Con servicios tales como Spotify, Hulu, Pandora, Amazon Instant Video, Netflix y otros tantos que gozan de mucha popularidad he notado que su éxito radica en lo minimalista y lo versátil. No es necesario hacer una aplicación que contenga millares de opciones y pese unos cuantos mega bytes de espacio o que sea tan espectacular visualmente hablando pero sus funcionalidades dejen de que hablar.
Como extranjero fuera de Estados Unidos, al igual que muchos otros países encontramos en ese país un nido de compañías productoras de contenido, un nicho donde satisfacer nuestras aficiones en entretenimiento digital.
Si bien por cuestiones de logística y acceso a internet es un primer peldaño para llegar a gozar de este tipo de contenidos por la red. La obstaculización por medio de los anunciantes y pactos empresariales repercuten en nuestro repertorio de opciones a la hora de elegir por un servicio de calidad ya sea gratuito o de paga. Muchos solemos ir a buscar versiones con audio original a audio versión local. Algunos otros nos acostumbramos al audio de nuestro lugar de origen. Sin parar ahí, el retraso entre temporadas de una serie o el inicio de una y el comienzo de otra, nos hacen caer en una constante necesidad de ir a buscar de manera “poco usual” el contenido y a veces en baja calidad.
Para sortear con ese tipo de obstáculos, con fronteras digitales entre países y control de contenidos, algunos buscamos opciones “económicamente viables” para buscar acceder a ese gama de servicios por internet. Me refiero a contratar una dirección de internet que resida en otro país y gozar de los beneficios que conlleva, claro esta por un precio accesible.

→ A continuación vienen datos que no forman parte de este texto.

File: src/rtl/lph_pkg.sv
// Shared types and constants for the linear probing hash table.
package lph_pkg;

    localparam int TABLE_SLOTS_DEF = 256;

    localparam int KEY_W  = 31;
    localparam int VAL_W  = 32;
    localparam int STAT_W = 2;
    localparam int WORD_W = 1 + KEY_W + VAL_W;

    localparam logic MODE_SET = 1'b0;
    localparam logic MODE_GET = 1'b1;

    localparam logic [STAT_W-1:0] STATUS_OK   = 2'd0;
    localparam logic [STAT_W-1:0] STATUS_MISS = 2'd1;
    localparam logic [STAT_W-1:0] STATUS_FULL = 2'd2;

    localparam logic [VAL_W-1:0] VAL_MISS = {VAL_W{1'b1}};

    typedef struct packed {
        logic load;
        logic issue;
        logic advance;
        logic finish;
        logic clear_step;
        logic out_load;
    } dp_cmd_t;

    typedef struct packed {
        logic home_ready;
        logic hit;
        logic sweep_end;
        logic idx_last;
    } dp_stat_t;

endpackage

File: src/rtl/lph_ctrl.sv
// Controller of the hash table: clearing pass, probe sequencing and output word register.
module lph_ctrl (
    input  logic              clk,
    input  logic              rst_n,
    input  logic              in_valid,
    output logic              in_ready,
    output logic              out_valid,
    input  logic              out_ready,
    output lph_pkg::dp_cmd_t  cmd,
    input  lph_pkg::dp_stat_t stat
);
    import lph_pkg::*;

    typedef enum logic [2:0] {
        S_CLEAR,
        S_IDLE,
        S_ISSUE,
        S_PROBE,
        S_RESULT
    } state_t;

    state_t state_reg, state_next;
    logic   out_valid_reg, out_valid_next;

    always_comb
    begin
        state_next     = state_reg;
        out_valid_next = out_valid_reg && !out_ready;
        cmd            = '0;
        case (state_reg)
            S_CLEAR:
            begin
                cmd.clear_step = 1'b1;
                if (stat.idx_last)
                begin
                    state_next = S_IDLE;
                end
            end
            S_IDLE:
            begin
                if (in_valid)
                begin
                    cmd.load   = 1'b1;
                    state_next = S_ISSUE;
                end
            end
            S_ISSUE:
            begin
                if (stat.home_ready)
                begin
                    cmd.issue  = 1'b1;
                    state_next = S_PROBE;
                end
            end
            S_PROBE:
            begin
                if (stat.hit || stat.sweep_end)
                begin
                    cmd.finish = 1'b1;
                    state_next = S_RESULT;
                end
                else
                begin
                    cmd.advance = 1'b1;
                end
            end
            S_RESULT:
            begin
                if (!out_valid_reg || out_ready)
                begin
                    cmd.out_load   = 1'b1;
                    out_valid_next = 1'b1;
                    state_next     = S_IDLE;
                end
            end
            default:
            begin
                state_next = S_IDLE;
            end
        endcase
    end

    always_ff @(posedge clk or negedge rst_n)
    begin
        if (!rst_n)
        begin
            state_reg     <= S_CLEAR;
            out_valid_reg <= 1'b0;
        end
        else
        begin
            state_reg     <= state_next;
            out_valid_reg <= out_valid_next;
        end
    end

    assign in_ready  = (state_reg == S_IDLE);
    assign out_valid = out_valid_reg;

`ifndef ASSERT_OFF
    a_accept_starts_probe: assert property (@(posedge clk) disable iff (!rst_n)
        (in_valid && in_ready) |=> (state_reg == S_ISSUE))
        else $error("accepted word did not start a probe");

    a_result_reaches_output: assert property (@(posedge clk) disable iff (!rst_n)
        cmd.out_load |=> out_valid_reg)
        else $error("result not presented after transfer");

    a_finish_exclusive: assert property (@(posedge clk) disable iff (!rst_n)
        !(cmd.finish && cmd.advance))
        else $error("probe both finished and advanced");
`endif

endmodule

File: config.mk
export PLATFORM = sky130hd
export DESIGN_NAME = lph_ctrl
export DESIGN_NICKNAME = d
export VERILOG_FILES = /design/src/rtl/lph_pkg.sv /design/src/rtl/lph_ctrl.sv
export SDC_FILE = /design/constraint.sdc
export NUM_CORES = 1
export LEC_CHECK = 0
export ABC_AREA = 1
export BUFFER_PORTS_ARGS = -buffer_cell sky130_fd_sc_hd__buf_4
export CAP_MARGIN = 15
export CORE_AREA = 8 8 45 47
export DETAILED_ROUTE_END_ITERATION = 8
export DIE_AREA = 0 0 53 55
export PLACE_DENSITY = 0.54
export SKIP_LAST_GASP = 1
export SLEW_MARGIN = 25
export SYNTH_ARGS = -nofsm -noshare
export SYNTH_HDL_FRONTEND = slang
export SYNTH_SLANG_ARGS = --single-unit
File: constraint.sdc
create_clock -name clk -period 2.8 [get_ports clk]
set_input_delay 0.14 -clock clk [delete_from_list [all_inputs] [get_ports clk]]
set_output_delay 0.14 -clock clk [all_outputs]
set_load 0.02 [all_outputs]
-- Word level (Yosys, flattened, before mapping)
Cells that the tools add are included.
- output and inout bits: 8
- logic and storage cells: 36
- bits in registers: 4
- multiplexer cells: 18
- reductions and logical operators: 7
- eq/ne operators: 9
- operator list (cell ; count):
    2-to-1 mux 3 bit ; 5
    one-hot mux 3 bit (5 select lines) ; 1
    2-to-1 mux 1 bit ; 11
    inequality test 2 bit, second input constant ; 5
    == test 3 x 2 -> 1 bit, second input constant ; 2
    AND reduction 5 bit ; 1
    == test 3 x 1 -> 1 bit, second input constant ; 1
    == test 3 bit, second input constant ; 1
    zero test 3 bit ; 1
    zero test 1 bit ; 2
    logical OR 1 bit ; 2
    2-to-1 mux 2 bit ; 1
    logical AND 1 bit ; 1

-- Depth between registers and ports, before layout
- depth after elaboration: 4
- depth in mapped cells: 8
- gate-level depth less buffers: 8

-- Worst setup path after synthesis
No wires, ideal clock.
- kind: flip-flop to output port
- start point: register state_reg[2]
- end point: output cmd[5] (netlist bit)
- arrival: 1.179 ns
- path slack: 1.481 ns
- cell stages (with the launch flop): 6
- path through: dfrtp_1 > inv_2 > nand2_2 > nor2_2 > inv_1 > nor2_1
- RTL lines (element ; RTL line ; source):
    from (decl) ; lph_ctrl.sv:22 ; state_t state_reg, state_next;
    from (signal assigned) ; lph_ctrl.sv:92 ; state_reg <= state_next;
    to (decl) ; lph_ctrl.sv:9 ; output lph_pkg::dp_cmd_t cmd,

==> impl_results.md <==
- CP Max Fanout: 6
- Synthesis-to-layout area growth: 54.77%
- DR iter-0 viols: 3
- Post-CTS sizing: 0
- Synth warnings: 0
- Hold Fails Final Rpt: 0
- Root Driver: clkbuf_4
- Period utilization: 49.91%
- Max Slew Vio Count: 0
- Die Span X: 53 um
- Crit path DAT: 1.26 ns
- Setup TNS: 0 ns
- Die area: 2915 um2
- Slowest cell delay on critical path: 0.44 ns
- Port bufs: 15
- Syn avg cell area: 6.282 um2
- # setup viols final: 0
- Leakage Power: 0.2858 nW
- Detail-routed via count per cell: 4.012
- Pwr Total: 479.7 uW
- Final Instance Area: 466.7 um2
- Final Critical Period: 1.398 ns
- CP max-delay cell: dfrtp_1
- Commonest non-fill, non-tap cells in the layout: 15 x buf_4, 9 x inv_1, 8 x nor2_1, 8 x nand2_1, 5 x nand3_1
- R2R depth: 6
- Levels on crit path: 6
- Syn_nets: 56
- CTS tree: done
- Multi-input logic area: 160.2 um2
- DRC Markers: 0
- Vias after detailed routing: 333
- Longest Clk Path Bufs: 2
- Drt first pass iters: 4
- Share of cells above drive strength 1: 38.81%
- Cell taking the most area after synthesis: dfrtp_1
- Cell Area, Synth: 301.5 um2
- Status: finished, final reports clean
- WP buf/inv: 3
- Seq/Total Area, Yosys: 33.20%
- Library cells used by synthesis: 13
- Largest register FFs: 3
- Ranking of synthesized cells by area: dfrtp_1 33%, inv_1 11%, nand2_1 10%, nor2_1 10%, nand3_1 8.3%
- Diode count: 0
- GRT overflow: 0
- Routed WL: 756 um
- Max-Cap Viols: 0
- Worst slew margin: 83.54%
- Worst-Margin Slew: 0.2468 ns
- Dpl cell area: 434.2 um2
- H-tree depth: 1
- Synthesized flop and latch total: 4
- Die H: 55 um
- DP HPWL: 620.6 um
- Top delay family on crit path: flip-flops
- Leading cell type in the layout, fill and taps excluded: buf_4
- Clock Skew: 0.007472 ns
- Vias in the first global route: 311
- Core area: 1384 um2
- CP Data Required Time: 2.66 ns
- Startpoint types: register
- Storage element area: 100.1 um2
- Clk Latency, worst-skew pair: 0.24 ns
- Clk pin slew, worst setup/hold paths: 0.04 ns
- HP Class: in2reg
- Io pins: 16
- Initial Utilization: 21.79%
- Initial antenna violation count: 0
- Max Fclk: 715.6 MHz
- Clock Sinks: 4
- Antenna Nets Post-Route: 0
- Syn Inst Count: 48
- Total CTS buffers: 3
- Drt wl/cell: 9.108 um
- RSZ-0062 raised after global routing: no
- Largest net degree at the start of global routing: 8
- CP Cell Sequence: inv_2 > nand2_2 > nor2_2 > inv_1 > nor2_1 > buf_4
- # rows: 14
- Setup Crit Path Kind: reg2out
- Total Routing Usage GR: 6.188%
- PD cells: 1028 nW/um2
- WHS Path Cells: 2
- Yosys top cell area share: 33.20%
- Global-route wire length before repair: 1.331 mm
- Critical Path Sink Type: output pin
- Final net count: 77
- Global placement routability congestion: 0.8029
- Fillers: 163
- Max VDD drop: 0.3249 mV
==> per-stage QoR <==
step | setup WS [ns] | hold WS, ns | instances | utilization [%]
after floorplan | 1.481 | -0.1556 | 48 | -
after global placement | 1.605 | -0.06316 | 79 | 31.37
after detailed placement | 1.632 | -0.06317 | 79 | 31.37
after CTS | 1.382 | 0.1150 | 83 | 33.73
after global routing | 1.288 | 0.1099 | 83 | 33.73
final | 1.402 | 0.1099 | 83 | 33.73
==> worst paths after layout <==
check	from	end	slack, ns
min in group asynchronous	rst_n	out_valid	0.24
worst max-delay path	state_reg[2]	cmd[5]	1.40
worst max register to register	state_reg[1]	state_reg[1]	1.62
max in group asynchronous	rst_n	state_reg[2]	2.45
worst min register to register	out_valid	out_valid	0.56
worst min-delay path	out_ready	out_valid	0.11
==> kinds of logic after synthesis <==
logic type	count (synthesis)	share of synthesized area [%]
flops	4	33.20
simple gates	29	44.81
buf+inv	11	13.69
compound gates	4	8.294
==> per-layer routing <==
layer	routed length (um)	part of all wire [%]	vias to the layer above	global-route usage, %
li1	-	-	182	-
met1	382	51	138	8.104
met2	308	41	13	7.031
met3	64	8.5	0	4.813
met4	0	0	0	2.586
met5	0	0	-	0
==> cell type report <==
| class | count | area share, % |
|---|---|---|
| clock buffers | 3 | 4.826 |
| inverters | 11 | 8.847 |
| multi-input cells | 33 | 34.32 |
| flip-flops and latches | 4 | 21.45 |
| well taps | 16 | 4.290 |
| repair buffers | 16 | 26.27 |
==> repair_timing <==
item	in CTS	in global routing
hold endpoints to repair	4	0
setup buffers	0	0
hold buffers	1	0
==> power by group <==
part	internal (mW)	leakage (nW)	switching (mW)
clock	0.0480	0.0138	0.0247
combinational	0.120	0.221	0.165
sequential	0.0832	0.0514	0.0386
total	0.251	0.286	0.229
==> Yosys cell counts <==
library cell  count
nand2_1           8
dfrtp_1           4
nand3b_1          1
nor3_1            1
nand3_1           5
nand2_2           3
o21bai_1          2
inv_2             2
nor2_1            8
inv_1             9
o21ai_0           1
nor2_2            3
o21ai_1           1
Power figures use the tool's default switching activity.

Siendo esto de forma legal un método para lidiar con las limitaciones actuales mientras las casas productoras se ponen de acuerdo, es la solución que momentáneamente nos da una tranquilidad a esa necesidad de contenido fresco, actual, original, de calidad visual aceptable. A expensas de un tiempo muy breve ir acortando esa brecha digital entre un país y otro. Que al menos todos tengamos acceso a lo mismo por precios justos.